The exact cause of PSP is not yet established; the symptoms are caused by the gradual deterioration of brain cells in certain areas, specifically the brain stem. Abnormal tau protein deposits in the nerve cells are the hallmark of the disease. This protein is associated with microtubules, which help the axons transmit information through the nerves. Abnormal protein aggregates in the surrounding cells to form protein clumps, thereby spreading throughout the nervous system. Another possible theory is that of cellular damage by free radicals, which are continuously generated by cells during normal metabolism; these damage other molecules under certain circumstances.
There are no specific laboratory or imaging tests currently available for a definitive PSP diagnosis. It is often misdiagnosed as the symptoms are comparatively rare and similar to other movement disorders, such as Parkinson’s disease. Brain shrinkage may show on magnetic resonance imaging (MRI) scans, and a positron emission tomography (PET) scan may be used to detect early signs that may not appear on the MRI.
No medication or surgical procedure is available for PSP currently, and the treatment is done based on the appearance of symptoms. Antiparkinsonian agents such as levodopa help in managing stiffness, slowness, and balance, but the effect is minimal and doesn’t last long.

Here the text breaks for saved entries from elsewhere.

File: config.mk
export PLATFORM = sky130hd
export DESIGN_NAME = magnitude_comparator_serial
export DESIGN_NICKNAME = d
export VERILOG_FILES = /design/src/rtl/magnitude_comparator_serial.sv
export SDC_FILE = /design/constraint.sdc
export NUM_CORES = 1
export LEC_CHECK = 0
export CELL_PAD_IN_SITES_DETAIL_PLACEMENT = 0
export CELL_PAD_IN_SITES_GLOBAL_PLACEMENT = 1
export CORE_ASPECT_RATIO = 0.8
export CORE_MARGIN = 2
export CORE_UTILIZATION = 39
export DETAILED_ROUTE_END_ITERATION = 7
export GPL_TIMING_DRIVEN = 0
export PLACE_DENSITY_LB_ADDON = 0.1
export SLEW_MARGIN = 20
export SYNTH_ARGS = -nofsm -noshare
export SYNTH_HDL_FRONTEND = slang
export SYNTH_SLANG_ARGS = --single-unit
export TNS_END_PERCENT = 5
File: constraint.sdc
create_clock -name clk -period 2.7 [get_ports clk]
set_clock_uncertainty 0.05 [all_clocks]
set_input_delay 0.54 -clock clk [delete_from_list [all_inputs] [get_ports clk]]
set_output_delay 0.54 -clock clk [all_outputs]
set_load 0.005 [all_outputs]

Anti-depressants are also prescribed to control excessive drooling and for pain relief, whereas botulinum injections are used for treating excessive eye closing.
The PSP therapeutics pipeline is witnessing growth due to the receipt of the orphan drug status by several pharmaceutical companies for their under-development drugs. A provision of the U.S. Food and Drug Administration, the Orphan Drug Act grants a special status to a biological product or drug for the treatment of a rare condition upon a sponsor’s request. Certain incentives, such as tax credits, federal grants and a waiver of the filing fees, which is mentioned in the Prescription Drug User Fee Act, are provided under this designation.

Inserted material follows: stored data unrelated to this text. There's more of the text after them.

### src/rtl/ad_ip_jesd204_tpl_dac_sel_sched_if.sv
// Config/trigger side and channel-datapath side of the DAC data-source scheduler.
// The scheduler connects through the slave modport; the register bank drives the master side.
interface ad_ip_jesd204_tpl_dac_sel_sched_if #(
  parameter int NUM_CHANNELS = 2
);
  logic [4*NUM_CHANNELS-1:0] cfg_data_sel;
  logic [NUM_CHANNELS-1:0]   cfg_mask_enable;
  logic                      cfg_update;
  logic                      cfg_abort;
  logic [1:0]                cfg_trig_mode;
  logic [15:0]               cfg_holdoff;
  logic                      cfg_status_clr;
  logic                      ext_sync;
  logic [4*NUM_CHANNELS-1:0] dac_data_sel;
  logic [NUM_CHANNELS-1:0]   dac_mask_enable;
  logic                      dac_data_sync;
  logic                      status_busy;
  logic [7:0]                status_update_count;
  logic                      status_missed;

  modport master (
    output cfg_data_sel, cfg_mask_enable, cfg_update, cfg_abort, cfg_trig_mode,
           cfg_holdoff, cfg_status_clr, ext_sync,
    input  dac_data_sel, dac_mask_enable, dac_data_sync, status_busy,
           status_update_count, status_missed
  );

  modport slave (
    input  cfg_data_sel, cfg_mask_enable, cfg_update, cfg_abort, cfg_trig_mode,
           cfg_holdoff, cfg_status_clr, ext_sync,
    output dac_data_sel, dac_mask_enable, dac_data_sync, status_busy,
           status_update_count, status_missed
  );
endinterface

### src/rtl/ad_ip_jesd204_tpl_dac_sel_sched.sv
// Atomic data_sel/mask_enable switch for all DAC channels after a trigger and optional mute.
// Latency 2+M cycles (mode 0) or 2+H+M (holdoff); no backpressure, late requests flag status_missed.
module ad_ip_jesd204_tpl_dac_sel_sched #(
  parameter int NUM_CHANNELS = 2,
  parameter int MUTE_CYCLES  = 4
) (
  input logic                         clk,
  input logic                         resetn,
  ad_ip_jesd204_tpl_dac_sel_sched_if.slave bus
);
  localparam int SW = 4 * NUM_CHANNELS;
  localparam int MW = (MUTE_CYCLES > 1) ? $clog2(MUTE_CYCLES) : 1;
  localparam logic [MW-1:0] MUTE_LOAD = (MUTE_CYCLES > 0) ? MW'(MUTE_CYCLES - 1) : '0;
  localparam logic [SW-1:0] MUTE_SEL  = {NUM_CHANNELS{4'h3}};

  typedef enum logic [1:0] {IDLE, ARMED, MUTE, APPLY} state_t;

  state_t                  state_q, state_d;
  logic [SW-1:0]           shadow_sel_q, shadow_sel_d;
  logic [NUM_CHANNELS-1:0] shadow_mask_q, shadow_mask_d;
  logic [SW-1:0]           active_sel_q, active_sel_d;
  logic [NUM_CHANNELS-1:0] active_mask_q, active_mask_d;
  logic [SW-1:0]           sel_q, sel_d;
  logic [NUM_CHANNELS-1:0] mask_q, mask_d;
  logic [1:0]              mode_q, mode_d;
  logic [15:0]             hold_q, hold_d;
  logic [MW-1:0]           mute_cnt_q, mute_cnt_d;
  logic [7:0]              count_q, count_d;
  logic                    ext_sync_q, ext_sync_d;
  logic                    sync_q, sync_d;
  logic                    missed_q, missed_d;
  logic                    busy_q, busy_d;
  logic                    upd, trig, apply_now, missed_evt;

  always_comb begin
    state_d       = state_q;
    shadow_sel_d  = shadow_sel_q;
    shadow_mask_d = shadow_mask_q;
    active_sel_d  = active_sel_q;
    active_mask_d = active_mask_q;
    sel_d         = sel_q;
    mask_d        = mask_q;
    mode_d        = mode_q;
    hold_d        = hold_q;
    mute_cnt_d    = mute_cnt_q;
    count_d       = count_q;
    ext_sync_d    = bus.ext_sync;
    sync_d        = 1'b0;
    apply_now     = 1'b0;
    missed_evt    = 1'b0;
    // Abort wins over a same-cycle update everywhere, so that update never counts as missed.
    upd           = bus.cfg_update & ~bus.cfg_abort;

    trig = 1'b1;
    case (mode_q)
      2'd1:    trig = bus.ext_sync & ~ext_sync_q;
      2'd2:    trig = (hold_q == 16'd0);
      default: trig = 1'b1;
    endcase

    case (state_q)
      IDLE: begin
        if (upd) begin
          shadow_sel_d  = bus.cfg_data_sel;
          shadow_mask_d = bus.cfg_mask_enable;
          mode_d        = bus.cfg_trig_mode;
          hold_d        = bus.cfg_holdoff;
          state_d       = ARMED;
        end
      end
      ARMED: begin
        if (bus.cfg_abort) begin
          state_d = IDLE;
          sel_d   = active_sel_q;
          mask_d  = active_mask_q;
        end else if (upd) begin
          shadow_sel_d  = bus.cfg_data_sel;
          shadow_mask_d = bus.cfg_mask_enable;
          mode_d        = bus.cfg_trig_mode;
          hold_d        = bus.cfg_holdoff;
          missed_evt    = 1'b1;
        end else if (trig) begin
          if (MUTE_CYCLES > 0) begin
            state_d    = MUTE;
            sel_d      = MUTE_SEL;
            mask_d     = '0;
            mute_cnt_d = MUTE_LOAD;
          end else begin
            apply_now = 1'b1;
          end
        end else if (mode_q == 2'd2) begin
          hold_d = hold_q - 16'd1;
        end
      end
      MUTE: begin
        if (bus.cfg_abort) begin
          state_d = IDLE;
          sel_d   = active_sel_q;
          mask_d  = active_mask_q;
        end else begin
          missed_evt = upd;
          if (mute_cnt_q == '0) apply_now = 1'b1;
          else                  mute_cnt_d = mute_cnt_q - MW'(1);
        end
      end
      APPLY: begin
        missed_evt = upd;
        state_d    = IDLE;
      end
      default: state_d = IDLE;
    endcase

    if (apply_now) begin
      state_d       = APPLY;
      sel_d         = shadow_sel_q;
      mask_d        = shadow_mask_q;
      active_sel_d  = shadow_sel_q;
      active_mask_d = shadow_mask_q;
      sync_d        = 1'b1;
      count_d       = count_q + 8'd1;
    end

    missed_d = (missed_q & ~bus.cfg_status_clr) | missed_evt;
    busy_d   = (state_d != IDLE);
  end

  always_ff @(posedge clk or negedge resetn) begin
    if (!resetn) begin
      state_q       <= IDLE;
      shadow_sel_q  <= '0;
      shadow_mask_q <= '0;
      active_sel_q  <= '0;
      active_mask_q <= '0;
      sel_q         <= '0;
      mask_q        <= '0;
      mode_q        <= 2'd0;
      hold_q        <= 16'd0;
      mute_cnt_q    <= '0;
      count_q       <= 8'd0;
      ext_sync_q    <= 1'b0;
      sync_q        <= 1'b0;
      missed_q      <= 1'b0;
      busy_q        <= 1'b0;
    end else begin
      state_q       <= state_d;
      shadow_sel_q  <= shadow_sel_d;
      shadow_mask_q <= shadow_mask_d;
      active_sel_q  <= active_sel_d;
      active_mask_q <= active_mask_d;
      sel_q         <= sel_d;
      mask_q        <= mask_d;
      mode_q        <= mode_d;
      hold_q        <= hold_d;
      mute_cnt_q    <= mute_cnt_d;
      count_q       <= count_d;
      ext_sync_q    <= ext_sync_d;
      sync_q        <= sync_d;
      missed_q      <= missed_d;
      busy_q        <= busy_d;
    end
  end

  assign bus.dac_data_sel        = sel_q;
  assign bus.dac_mask_enable     = mask_q;
  assign bus.dac_data_sync       = sync_q;
  assign bus.status_busy         = busy_q;
  assign bus.status_update_count = count_q;
  assign bus.status_missed       = missed_q;
endmodule
### src/flat_wrapper.sv
// flat-port wrapper written by rule: the top's interface ports become plain ports
module ad_ip_jesd204_tpl_dac_sel_sched_flat 
#(
  parameter int NUM_CHANNELS = 2,
  parameter int MUTE_CYCLES  = 4
)
  (clk, resetn, bus_cfg_data_sel, bus_cfg_mask_enable, bus_cfg_update, bus_cfg_abort, bus_cfg_trig_mode, bus_cfg_holdoff, bus_cfg_status_clr, bus_ext_sync, bus_dac_data_sel, bus_dac_mask_enable, bus_dac_data_sync, bus_status_busy, bus_status_update_count, bus_status_missed);
  ad_ip_jesd204_tpl_dac_sel_sched_if #(.NUM_CHANNELS(NUM_CHANNELS)) bus_i ();
  input logic clk;
  input logic resetn;
  input wire logic [$bits(bus_i.cfg_data_sel)-1:0] bus_cfg_data_sel;
  input wire logic [$bits(bus_i.cfg_mask_enable)-1:0] bus_cfg_mask_enable;
  input wire logic [$bits(bus_i.cfg_update)-1:0] bus_cfg_update;
  input wire logic [$bits(bus_i.cfg_abort)-1:0] bus_cfg_abort;
  input wire logic [$bits(bus_i.cfg_trig_mode)-1:0] bus_cfg_trig_mode;
  input wire logic [$bits(bus_i.cfg_holdoff)-1:0] bus_cfg_holdoff;
  input wire logic [$bits(bus_i.cfg_status_clr)-1:0] bus_cfg_status_clr;
  input wire logic [$bits(bus_i.ext_sync)-1:0] bus_ext_sync;
  output wire logic [$bits(bus_i.dac_data_sel)-1:0] bus_dac_data_sel;
  output wire logic [$bits(bus_i.dac_mask_enable)-1:0] bus_dac_mask_enable;
  output wire logic [$bits(bus_i.dac_data_sync)-1:0] bus_dac_data_sync;
  output wire logic [$bits(bus_i.status_busy)-1:0] bus_status_busy;
  output wire logic [$bits(bus_i.status_update_count)-1:0] bus_status_update_count;
  output wire logic [$bits(bus_i.status_missed)-1:0] bus_status_missed;
  assign bus_i.cfg_data_sel = bus_cfg_data_sel;
  assign bus_i.cfg_mask_enable = bus_cfg_mask_enable;
  assign bus_i.cfg_update = bus_cfg_update;
  assign bus_i.cfg_abort = bus_cfg_abort;
  assign bus_i.cfg_trig_mode = bus_cfg_trig_mode;
  assign bus_i.cfg_holdoff = bus_cfg_holdoff;
  assign bus_i.cfg_status_clr = bus_cfg_status_clr;
  assign bus_i.ext_sync = bus_ext_sync;
  assign bus_dac_data_sel = bus_i.dac_data_sel;
  assign bus_dac_mask_enable = bus_i.dac_mask_enable;
  assign bus_dac_data_sync = bus_i.dac_data_sync;
  assign bus_status_busy = bus_i.status_busy;
  assign bus_status_update_count = bus_i.status_update_count;
  assign bus_status_missed = bus_i.status_missed;
  ad_ip_jesd204_tpl_dac_sel_sched #(.NUM_CHANNELS(NUM_CHANNELS), .MUTE_CYCLES(MUTE_CYCLES)) u_core (.clk(clk), .resetn(resetn), .bus(bus_i));
endmodule
### config.mk
export PLATFORM = sky130hd
export DESIGN_NAME = ad_ip_jesd204_tpl_dac_sel_sched_flat
export DESIGN_NICKNAME = d
export VERILOG_FILES = /design/src/rtl/ad_ip_jesd204_tpl_dac_sel_sched_if.sv /design/src/rtl/ad_ip_jesd204_tpl_dac_sel_sched.sv /design/src/flat_wrapper.sv
export SDC_FILE = /design/constraint.sdc
export NUM_CORES = 1
export LEC_CHECK = 0
export ABC_AREA = 0
export BUFFER_PORTS_ARGS = -buffer_cell sky130_fd_sc_hd__buf_4
export CAP_MARGIN = 20
export CORE_ASPECT_RATIO = 0.75
export CORE_MARGIN = 2
export CORE_UTILIZATION = 36
export CTS_BUF_LIST = sky130_fd_sc_hd__clkbuf_8
export DETAILED_ROUTE_END_ITERATION = 8
export SYNTH_ARGS = -nofsm -noshare
export SYNTH_HDL_FRONTEND = slang
export SYNTH_SLANG_ARGS = --single-unit
### constraint.sdc
create_clock -name clk -period 4.3 [get_ports clk]
set_input_delay 0.215 -clock clk [delete_from_list [all_inputs] [get_ports clk]]
set_output_delay 0.215 -clock clk [all_outputs]
set_load 0.005 [all_outputs]
==> results.json <==
{
  "r2r_start": "u_core.state_q[0]",
  "dpl_cell_area_mm2": 0.00371,
  "ys.flop_type": "dfrtp_1",
  "synth.lib_cells_used.distinct": 54,
  "wirelength_met1_um": 3570,
  "initialDrtViolationCount": 107,
  "yosys_warnings": 0,
  "number_of_max_cap_violations": 0,
  "fp.dieW_um": 113,
  "clk_root_buffer_cell": "clkbuf_8",
  "die_area_mm2": 0.00974,
  "post-route-min-period_ns": 2.66,
  "critPathMaxStageDelay_ns": 0.75,
  "met3_layer_wire_length_in_the_routed_design_um": 261,
  "tritoncts": "yes",
  "worstPathArrival_ns": 2.88,
  "worst_setup_hold_path_clk_slew_ns": 0.07,
  "dr_top_layer": "met4",
  "core_region_area_mm2": 0.00856,
  "slack_of_the_worst_reg_to_reg_path_ns": 1.64,
  "critPathRequiredTime_ns": 4.51,
  "crit_slowest_cell": "a32oi_4",
  "grt_first_pass_wirelength_um": 12000,
  "worstPathCellList": "inv_1 > ha_1 > nand3b_1 > a32oi_4 > mux2_1",
  "timing.slew.headroom_pct": 33.5,
  "overflow": 0,
  "detail_route.wirelength_um": 7110,
  "critPathCaptureType": "register",
  "syn_inst": 327,
  "met2WireLength_um": 3200,
  "clockBufferDepth": 2,
  "htreeDepth": 3,
  "fin_skew_ns": 0.00760,
  "final_number_of_setup_violating_endpoints": 0,
  "synth-edff-count": 0,
  "switchingPower_uw": 784,
  "die_height_um": 86.0,
  "drc": 0,
  "final.setup.tns_ns": 0,
  "layout.nets": 425,
  "post_synth.cell_area_avg_um2": 9.86,
  "synth_fp_nets": 371,
  "critical_path.startpoint_type": "register",
  "cp_max_fo": 19,
  "net_switching_fraction_of_the_power_pct": 37.4,
  "post_drt_wl_per_cell_um": 14.4,
  "cts.repair.resized": 0,
  "power.ir.vdd_worst_mv": 0.196,
  "comb_power_share_pct": 33.0,
  "hold_violations": 0,
  "timing.fmax_mhz": 376,
  "worst-r2r-cell-count": 5,
  "critical_path.endpoint": "u_core.bus.dac_data_sel[5]",
  "post-route-cell-area_mm2": 0.00392,
  "synth_to_layout_area_growth_pct": 21.5,
  "slew_of_the_pin_with_the_lowest_slew_margin_ns": 0.997,
  "internal_power_uw": 1310,
  "rsz0062_at_grt": "false",
  "diodes": 0,
  "share_clk_of_total_power_pct": 23.1,
  "power.density_mw_per_mm2": 535,
  "fillers": 836,
  "regToRegEndpoint": "u_core.bus.dac_data_sel[5]",
  "run_status": "complete, no violations",
  "start_util_pct": 37.7,
  "detail_route.first_pass.iterations": 4,
  "vias_per_cell": 5.07,
  "antenna_left": 0,
  "synth_area_mm2": 0.00323,
  "async_flop_share_pct": 100,
  "core.rowCount": 29,
  "drive_gt1_share_pct": 24.1,
  "cp-startpoint": "u_core.state_q[0]",
  "clkLatencyLatePin_ns": 0.33,
  "cts_inserted_buffers": 9,
  "vias": 2507,
  "layout_worst_path_cycle_share_pct": 61.9,
  "crit_type": "reg2reg",
  "floorplan.io_pins": 55,
  "seq_area_frac_synth_pct": 49.7,
  "min-delay-path-class": "in2reg",
  "port-buffer-count": 54,
  "timing.final.ws_setup_ns": 1.64,
  "holdWs_ns": 0.0736,
  "place.detailed.hpwl_um": 5020,
  "final_cell_mix": "64 x dfrtp_1, 55 x buf_4, 51 x nand2_1",
  "synth_seq_cells": 64,
  "power_frac_seq_pct": 43.9,
  "fin_total_pwr_uw": 2100,
  "power.static_leakage_uw": 0.00182,
  "via_count_of_the_first_global_routing_pass": 2469,
  "grt_max_degree": 65,
  "gpl.final_weighted_congestion": 0.795,
  "clkSinkCount": 64,
  "grt_antenna_before_repair": 0,
  "globalRouteTotalUtil_pct": 15.5,
  "drv_slew": 0,
  "dp_slack_ns": 1.66,
  "mostFrequentLayoutCell": "dfrtp_1"
}
==> sequential cells by signal (all words and copies together), names as in the netlist, 8 cells and up <==
| name | cells |
|---|---|
| u_core.active_sel_q | 8 |
| u_core.shadow_sel_q | 8 |
| u_core.bus.dac_data_sel | 8 |
| u_core.hold_q | 16 |
| u_core.bus.status_update_count | 8 |
==> worst min-delay path by stage <==
stage	from	endpoint	slack [ns]	depth (start not counted)
after floorplan	resetn	u_core.active_mask_q[0]	-0.08	0
after global placement	bus_ext_sync	u_core.ext_sync_q	0.33	1
after detailed placement	bus_ext_sync	u_core.ext_sync_q	0.33	1
after CTS	bus_cfg_status_clr	u_core.bus.status_missed	0.06	2
after global routing	bus_cfg_status_clr	u_core.bus.status_missed	0.07	2
final	bus_cfg_status_clr	u_core.bus.status_missed	0.07	2
==> cell type report <==
class                           instances  area [um^2]  area share (%)
Inverter                               13         48.8            1.25
Timing Repair Buffer                   57          433            11.1
Clock buffer                           11          151            3.86
Tap cell                              108          135            3.45
Multi-Input combinational cell        236         1510            38.5
Sequential cell                        64         1600            40.9
Clock inverter                          5         38.8           0.990
==> worst max-delay path: cells and delay by family (launching register included) <==
kind	cells	cell delay, ns
AO/OA/AOI/OAI	1	0.75
adder cells (fa/ha/maj)	1	0.37
buffers and inverters	1	0.11
flip-flops	1	0.40
multiplexers	1	0.38
AND/OR/NAND/NOR	1	0.53
==> metrics by stage <==
stage / util [%] / instances
after floorplan: - / 327
after global placement: 43.3 / 476
after detailed placement: 43.3 / 476
after CTS: 45.7 / 494
after global routing: 45.7 / 494
final: 45.7 / 494
==> cell families after synthesis <==
logic type               share of synthesized area [%]
AND/OR/NAND/NOR                                   19.5
AO/OA/AOI/OAI                                     17.4
flip-flops                                        49.7
buffers and inverters                             3.57
multiplexers                                      4.15
adder cells (fa/ha/maj)                           3.88
XOR/XNOR                                          1.90
==> routing by layer <==
metal / track usage, % / vias up
met5: 0 / -
met4: 2.66 / 0
met3: 4.73 / 7
met2: 23.5 / 40
met1: 22.2 / 1204
li1: - / 1256
==> synthesized netlist by cell type (4+ instances only) <==
library cell  instances  share of area [%]
dfrtp_1              64                 50
nand2_1              51                5.9
a21oi_1              28                4.3
nor2_1               26                3.0
o21ai_0              17                2.6
inv_1                12                1.4
ha_1                 10                3.9
mux2_2               10                3.5
clkbuf_1              7               0.81
nor2b_1               7                1.4
nor3_1                7                1.1
a31o_1                6                1.6
buf_2                 5               0.78
o22ai_1               5               0.97
xnor2_1               5                1.4
nand4_1               4               0.78
o32ai_1               4                1.1
or3_1                 4               0.78
==> power groups by stage <==
stage / clock network, uW / logic [uW] / registers (uW)
5_1_grt: 531 / 784 / 944
4_1_cts: 505 / 696 / 919
3_3_place_gp: 0 / 672 / 928
6_report: 485 / 692 / 921
3_5_place_dp: 0 / 692 / 928
2_1_floorplan: 0 / 518 / 893
==> timing repair <==
| action | 4_1_cts | 5_1_grt |
|---|---|---|
| setup buffers | 0 | 0 |
| hold buffers | 2 | 0 |
| hold endpoints to repair | 25 | 0 |
| setup endpoints to repair | 0 | 0 |
Power figures use the tool's default switching activity.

One of the drugs in the Progressive Supranuclear Palsy therapeutics pipeline is BIIB092. Being developed by Biogen Inc., it was under the Phase II development stage in November 2017. Also known as BMS-986168, it is a humanized monoclonal antibody, which works by inhibiting the tau protein. It is being developed to be administered through the intravenous route. Bristol-Myers Squibb Company gave the drug licensing rights to Biogen Inc.
Therefore, with the entry of more companies, the pipeline would advance, hopefully finding a definitive treatment for PSP.